Not surprise, actually, that this dimension of Brazilian appeal seen from France is basically grounded on a cultural distance which defines “exoticism”. Beautiful places, good food or music considered exciting because “different”.
From this first point of view, it’s curious to notice how a more contemporary approach to Brazilian culture emerged based on the immediately sharable elements of the Brazilian universe. In this perspective Brazil is easily connected with football, architecture, contemporary dance and art… languages or activities which don’t demand a distant approach but which can be fully appreciated and practiced through empathy. A more picky audience, the one more sensitive to media exposure, sees now Brazil as an articulated culture, not “different” but “alternative” to the French one. This public discovers, for example, that Brazilian fashion exists – everybody can imagine how jealous of “fashionness” the French can be – and that it not only speaks through the spectacular over-colourful codes of what may be considered local or typical. The world of Andrea Marques (http://www.andreamarques.com.br/) and even more the one of British Colony (http://www.britishcolony.com.br/verao2011/) may be fully enjoyed and appreciated through the interpretative codes used to evaluate French fashion.
From a dominant and someway-cynical perspective, this turns Brazil into an articulated culture which is ready-to-consume, a sort of extension of an ever-growing globalized offer largely extending itself beyond the French boundaries. Products from Brazil are not first and foremost Brazilian any more – but “good”, “affordable” and then eventually Brazilian…
Consumption has undeniable negative aspects but it also brings a form of knowledge. And knowledge in its turn stimulates imagination. That is maybe how Brazil is turning out to be a interesting playground for the development of projects or even lives for people who now see it no longer as an “other”, or even as a “culture” but as a system where things can be done or grown. Emergent Brazil is a country where life, work, business… all these are also imaginable. It has become a place to be for French intellectuals and artists now directing cultural festivals in Recife or Fortaleza, students applying for to transoceanic MBAs, businessmen trying there what’s not possible here – and also for ordinary people.

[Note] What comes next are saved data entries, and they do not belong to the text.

[config.mk]
export PLATFORM = sky130hd
export DESIGN_NAME = button_conditioner
export DESIGN_NICKNAME = d
export VERILOG_FILES = /design/src/rtl/button_conditioner.sv
export SDC_FILE = /design/constraint.sdc
export NUM_CORES = 1
export LEC_CHECK = 0
export ABC_AREA = 1
export BUFFER_PORTS_ARGS = -buffer_cell sky130_fd_sc_hd__buf_2
export CORE_MARGIN = 1.5
export CORE_UTILIZATION = 35
export CTS_CLUSTER_DIAMETER = 150
export DETAILED_ROUTE_END_ITERATION = 8
export PLACE_DENSITY = 0.58
export SKIP_LAST_GASP = 1
export SLEW_MARGIN = 0
export SYNTH_ARGS = -nofsm -noshare
export SYNTH_HDL_FRONTEND = slang
export SYNTH_SLANG_ARGS = --single-unit
export TNS_END_PERCENT = 10
[constraint.sdc]
create_clock -name clk -period 1.6 [get_ports clk]
set_input_delay 0.16 -clock clk [delete_from_list [all_inputs] [get_ports clk]]
set_output_delay 0.16 -clock clk [all_outputs]
set_load 0.01 [all_outputs]
[src/rtl/button_conditioner.sv]
// -----------------------------------------------------------------------------
// button_conditioner
//   N-channel push-button front end. Each channel:
//     - synchronises the raw pin with two flops,
//     - debounces it so the level only flips after DEB_CYCLES cycles of
//       disagreement,
//     - emits a one-cycle pulse on the edge(s) selected by its mode,
//     - emits a one-cycle long_press after HOLD_CYCLES cycles held,
//     - in mode 11, auto-repeats pulse every REPEAT_CYCLES cycles after
//       the long press.
//
// Ports
//   clk         system clock, rising edge
//   rst_n       asynchronous active-low reset
//   btn[N]      raw asynchronous button inputs, active-high
//   mode[2N]    per-channel mode, bits [2i+1:2i]:
//               00 rise, 01 fall, 10 both, 11 rise + auto-repeat
//   level[N]    debounced level
//   pulse[N]    one-cycle event pulse
//   long_press[N] one-cycle long-press pulse
// -----------------------------------------------------------------------------
module button_conditioner #(
    parameter int N             = 4,
    parameter int DEB_CYCLES    = 4,
    parameter int HOLD_CYCLES   = 16,
    parameter int REPEAT_CYCLES = 8
) (
    input  logic           clk,
    input  logic           rst_n,
    input  logic [N-1:0]   btn,
    input  logic [2*N-1:0] mode,
    output logic [N-1:0]   level,
    output logic [N-1:0]   pulse,
    output logic [N-1:0]   long_press
);

    localparam int DW = $clog2(DEB_CYCLES + 1);
    localparam int HW = $clog2(HOLD_CYCLES + 1);
    localparam int RW = $clog2(REPEAT_CYCLES + 1);

    localparam logic [DW-1:0] DEB_LAST = DW'(DEB_CYCLES - 1);
    localparam logic [HW-1:0] HOLD_MAX = HW'(HOLD_CYCLES);
    localparam logic [HW-1:0] HOLD_PRE = HW'(HOLD_CYCLES - 1);
    localparam logic [RW-1:0] REP_LAST = RW'(REPEAT_CYCLES - 1);

    genvar i;
    generate
        for (i = 0; i < N; i++) begin : g_ch
            logic          sync_d;
            logic          sync_q;
            logic          lvl_q;
            logic          pulse_q;
            logic          lp_q;
            logic [DW-1:0] deb_cnt;
            logic [HW-1:0] hold_cnt;
            logic [RW-1:0] rep_cnt;

            logic [1:0]    ch_mode;
            logic          upd;
            logic          rise_upd;
            logic          fall_upd;
            logic          lp_evt;
            logic          rep_evt;
            logic          evt;

            always_comb begin
                ch_mode  = mode[2*i +: 2];
                upd      = (sync_q != lvl_q) && (deb_cnt == DEB_LAST);
                rise_upd = upd && sync_q;
                fall_upd = upd && !sync_q;
                // Hold counter crossing HOLD-1 -> HOLD happens once per press
                // because it saturates and only clears while level is low.
                lp_evt   = lvl_q && (hold_cnt == HOLD_PRE);
                // A release being committed this edge cancels any repeat.
                rep_evt  = lvl_q && (hold_cnt == HOLD_MAX) &&
                           (rep_cnt == REP_LAST) && !fall_upd;
                evt      = (rise_upd && (ch_mode != 2'b01)) ||
                           (fall_upd && ((ch_mode == 2'b01) || (ch_mode == 2'b10))) ||
                           ((ch_mode == 2'b11) && (lp_evt || rep_evt));
            end

            always_ff @(posedge clk or negedge rst_n) begin
                if (!rst_n) begin
                    sync_d <= 1'b0;
                    sync_q <= 1'b0;
                end else begin
                    sync_d <= btn[i];
                    sync_q <= sync_d;
                end
            end

            always_ff @(posedge clk or negedge rst_n) begin
                if (!rst_n) begin
                    deb_cnt <= '0;
                    lvl_q   <= 1'b0;
                end else if (sync_q == lvl_q) begin
                    deb_cnt <= '0;
                end else if (deb_cnt == DEB_LAST) begin
                    deb_cnt <= '0;
                    lvl_q   <= sync_q;
                end else begin
                    deb_cnt <= deb_cnt + 1'b1;
                end
            end

            // Level is still low on the rising-update edge, so that edge
            // also clears the hold counter.
            always_ff @(posedge clk or negedge rst_n) begin
                if (!rst_n) begin
                    hold_cnt <= '0;
                end else if (!lvl_q) begin
                    hold_cnt <= '0;
                end else if (hold_cnt != HOLD_MAX) begin
                    hold_cnt <= hold_cnt + 1'b1;
                end
            end

            // Repeat phase runs in every mode; mode only gates the pulse, so
            // switching modes mid-hold does not disturb the cadence.
            always_ff @(posedge clk or negedge rst_n) begin
                if (!rst_n) begin
                    rep_cnt <= '0;
                end else if (!lvl_q || lp_evt) begin
                    rep_cnt <= '0;
                end else if (hold_cnt == HOLD_MAX) begin
                    rep_cnt <= (rep_cnt == REP_LAST) ? '0 : rep_cnt + 1'b1;
                end
            end

            always_ff @(posedge clk or negedge rst_n) begin
                if (!rst_n) begin
                    pulse_q <= 1'b0;
                    lp_q    <= 1'b0;
                end else begin
                    pulse_q <= evt;
                    lp_q    <= lp_evt;
                end
            end

            assign level[i]      = lvl_q;
            assign pulse[i]      = pulse_q;
            assign long_press[i] = lp_q;
        end
    endgenerate

endmodule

This vision is nurtured by a projective and imaginative look. Surely another form of distance, but far from the one underlying exoticism and beyond the consumerist excitement, towards the fertile idea of “possibility”.
© Luca Marchetti 2011
25 February 2011 at 12:03 pm
Chris says:
I also really liked Luca’s comments. Brazil as a ready-to-consume imaginary…

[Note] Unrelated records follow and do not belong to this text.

`config.mk`:
```
export PLATFORM = sky130hd
export DESIGN_NAME = seven_seg_scan_counter
export DESIGN_NICKNAME = d
export VERILOG_FILES = /design/src/rtl/seven_seg_pkg.sv /design/src/rtl/pulse_div.sv /design/src/rtl/seven_seg_scan_counter.sv
export SDC_FILE = /design/constraint.sdc
export NUM_CORES = 1
export LEC_CHECK = 0
export CAP_MARGIN = 20
export CORE_AREA = 4 4 95 97
export CTS_CLUSTER_SIZE = 40
export DETAILED_ROUTE_END_ITERATION = 8
export DIE_AREA = 0 0 99 101
export PLACE_DENSITY = 0.9
export SLEW_MARGIN = 30
export SYNTH_ARGS = -nofsm -noshare
export SYNTH_HDL_FRONTEND = slang
export SYNTH_HIERARCHICAL = 1
export SYNTH_SLANG_ARGS = --single-unit
```
`constraint.sdc`:
```
create_clock -name clk -period 4.9 [get_ports clk]
set_clock_uncertainty 0.2 [all_clocks]
set_input_delay 0.98 -clock clk [delete_from_list [all_inputs] [get_ports clk]]
set_output_delay 0.98 -clock clk [all_outputs]
set_load 0.03 [all_outputs]
```
`src/rtl/seven_seg_pkg.sv`:
```
// seven_seg_pkg: segment codes, digit limits and BCD decoder for the scan counter
package seven_seg_pkg;
    localparam int MAX_DIGITS = 8;
    localparam int IDX_W = $clog2(MAX_DIGITS);
    localparam logic [6:0] SEG_0 = 7'b0000001;
    localparam logic [6:0] SEG_1 = 7'b1001111;
    localparam logic [6:0] SEG_2 = 7'b0010010;
    localparam logic [6:0] SEG_3 = 7'b0000110;
    localparam logic [6:0] SEG_4 = 7'b1001100;
    localparam logic [6:0] SEG_5 = 7'b0100100;
    localparam logic [6:0] SEG_6 = 7'b0100000;
    localparam logic [6:0] SEG_7 = 7'b0001111;
    localparam logic [6:0] SEG_8 = 7'b0000000;
    localparam logic [6:0] SEG_9 = 7'b0000100;
    localparam logic [6:0] SEG_BLANK = 7'b1111111;

    function automatic logic [6:0] bcd_to_seg(input logic [3:0] d);
        case (d)
            4'd0: return SEG_0;
            4'd1: return SEG_1;
            4'd2: return SEG_2;
            4'd3: return SEG_3;
            4'd4: return SEG_4;
            4'd5: return SEG_5;
            4'd6: return SEG_6;
            4'd7: return SEG_7;
            4'd8: return SEG_8;
            4'd9: return SEG_9;
            default: return SEG_BLANK;
        endcase
    endfunction
endpackage

```
`src/rtl/pulse_div.sv`:
```
// pulse_div: free-running modulo-DIV counter, pulse high while the count sits at DIV-1
module pulse_div #(
    parameter int DIV = 2
) (
    input  logic clk,
    input  logic rst_n,
    input  logic en,
    input  logic clr,
    output logic pulse
);
    localparam int W = $clog2(DIV);

    logic [W-1:0] cnt;

    assign pulse = en && cnt == W'(DIV - 1);

    always_ff @(posedge clk or negedge rst_n)
        if (!rst_n)
            cnt <= '0;
        else if (clr)
            cnt <= '0;
        else if (en)
            cnt <= pulse ? '0 : cnt + W'(1);
endmodule

```
`src/rtl/seven_seg_scan_counter.sv`:
```
// seven_seg_scan_counter: N-digit up/down BCD counter multiplexed onto a shared
// active-low seven-segment bus with one dead cycle between digits.
module seven_seg_scan_counter
    import seven_seg_pkg::*;
#(
    parameter int TICK_DIV = 100_000_000,
    parameter int SCAN_DIV = 100_000,
    parameter int NUM_DIGITS = 4
) (
    input  logic                    clk,
    input  logic                    rst_n,
    input  logic                    en,
    input  logic                    clr,
    input  logic                    up_dn,
    input  logic                    blank_lz,
    output logic [6:0]              cathode,
    output logic [NUM_DIGITS-1:0]   anode,
    output logic [4*NUM_DIGITS-1:0] bcd,
    output logic                    wrap
);
    logic                    tick;
    logic                    scanPulse;
    logic [NUM_DIGITS:0]     carry;
    logic [NUM_DIGITS:0]     lz;
    logic [4*NUM_DIGITS-1:0] bcdNext;
    logic [IDX_W-1:0]        scanIdx;
    logic [3:0]              digSel;
    logic                    blankSel;

    pulse_div #(.DIV(TICK_DIV)) tickDiv (.clk, .rst_n, .en, .clr, .pulse(tick));
    pulse_div #(.DIV(SCAN_DIV)) scanDiv (.clk, .rst_n, .en(1'b1), .clr(1'b0), .pulse(scanPulse));

    assign carry[0] = 1'b1;
    assign lz[NUM_DIGITS] = blank_lz;

    // carry doubles as borrow; lz[k] marks digit k as a blankable leading zero
    for (genvar k = 0; k < NUM_DIGITS; k++) begin : gDigit
        logic [3:0] d;
        assign d = bcd[4*k +: 4];
        assign carry[k+1] = carry[k] && d == (up_dn ? 4'd9 : 4'd0);
        assign bcdNext[4*k +: 4] = !carry[k] ? d :
                                   up_dn ? (d == 4'd9 ? 4'd0 : d + 4'd1) :
                                           (d == 4'd0 ? 4'd9 : d - 4'd1);
        if (k == 0) begin : gLsd
            assign lz[k] = 1'b0;
        end else begin : gUpper
            assign lz[k] = lz[k+1] && d == 4'd0;
        end
    end

    always_comb begin
        digSel = bcd[3:0];
        blankSel = 1'b0;
        for (int k = 0; k < NUM_DIGITS; k++)
            if (scanIdx == IDX_W'(k)) begin
                digSel = bcd[4*k +: 4];
                blankSel = lz[k];
            end
    end

    always_ff @(posedge clk or negedge rst_n)
        if (!rst_n) begin
            bcd <= '0;
            wrap <= 1'b0;
            scanIdx <= '0;
            anode <= '1;
            cathode <= SEG_BLANK;
        end else begin
            bcd <= clr ? '0 : tick ? bcdNext : bcd;
            wrap <= !clr && tick && carry[NUM_DIGITS];
            if (scanPulse)
                scanIdx <= scanIdx == IDX_W'(NUM_DIGITS - 1) ? '0 : scanIdx + IDX_W'(1);
            anode <= scanPulse ? '1 : ~(NUM_DIGITS'(1) << scanIdx);
            cathode <= blankSel ? SEG_BLANK : bcd_to_seg(digSel);
        end
endmodule

```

13 February 2011 at 11:47 am
Luca Marchetti says:
thank you Joao!
you can get back to me on http://www.mosign.fr
L
7 February 2011 at 11:38 pm
João Paulo Cavalcanti says:
Hey Luca, it’s João from Brasil! I really would like to say that your text is beautiful and full of insights. I’ve been working with Malcolm (head of semionaut) here in Brazil the last two days in a workshop about brasilian-ness and your ideas are helping us to push the brasilian image and thinking forward. I really would like to meet you in Paris this year and exchange some views, perspectives, etc. Exchange some ideas. By now, thanks for your inputs. Let’s keep in touch and let’s keep the movement. Send me a hello in my mail and keep open the connection.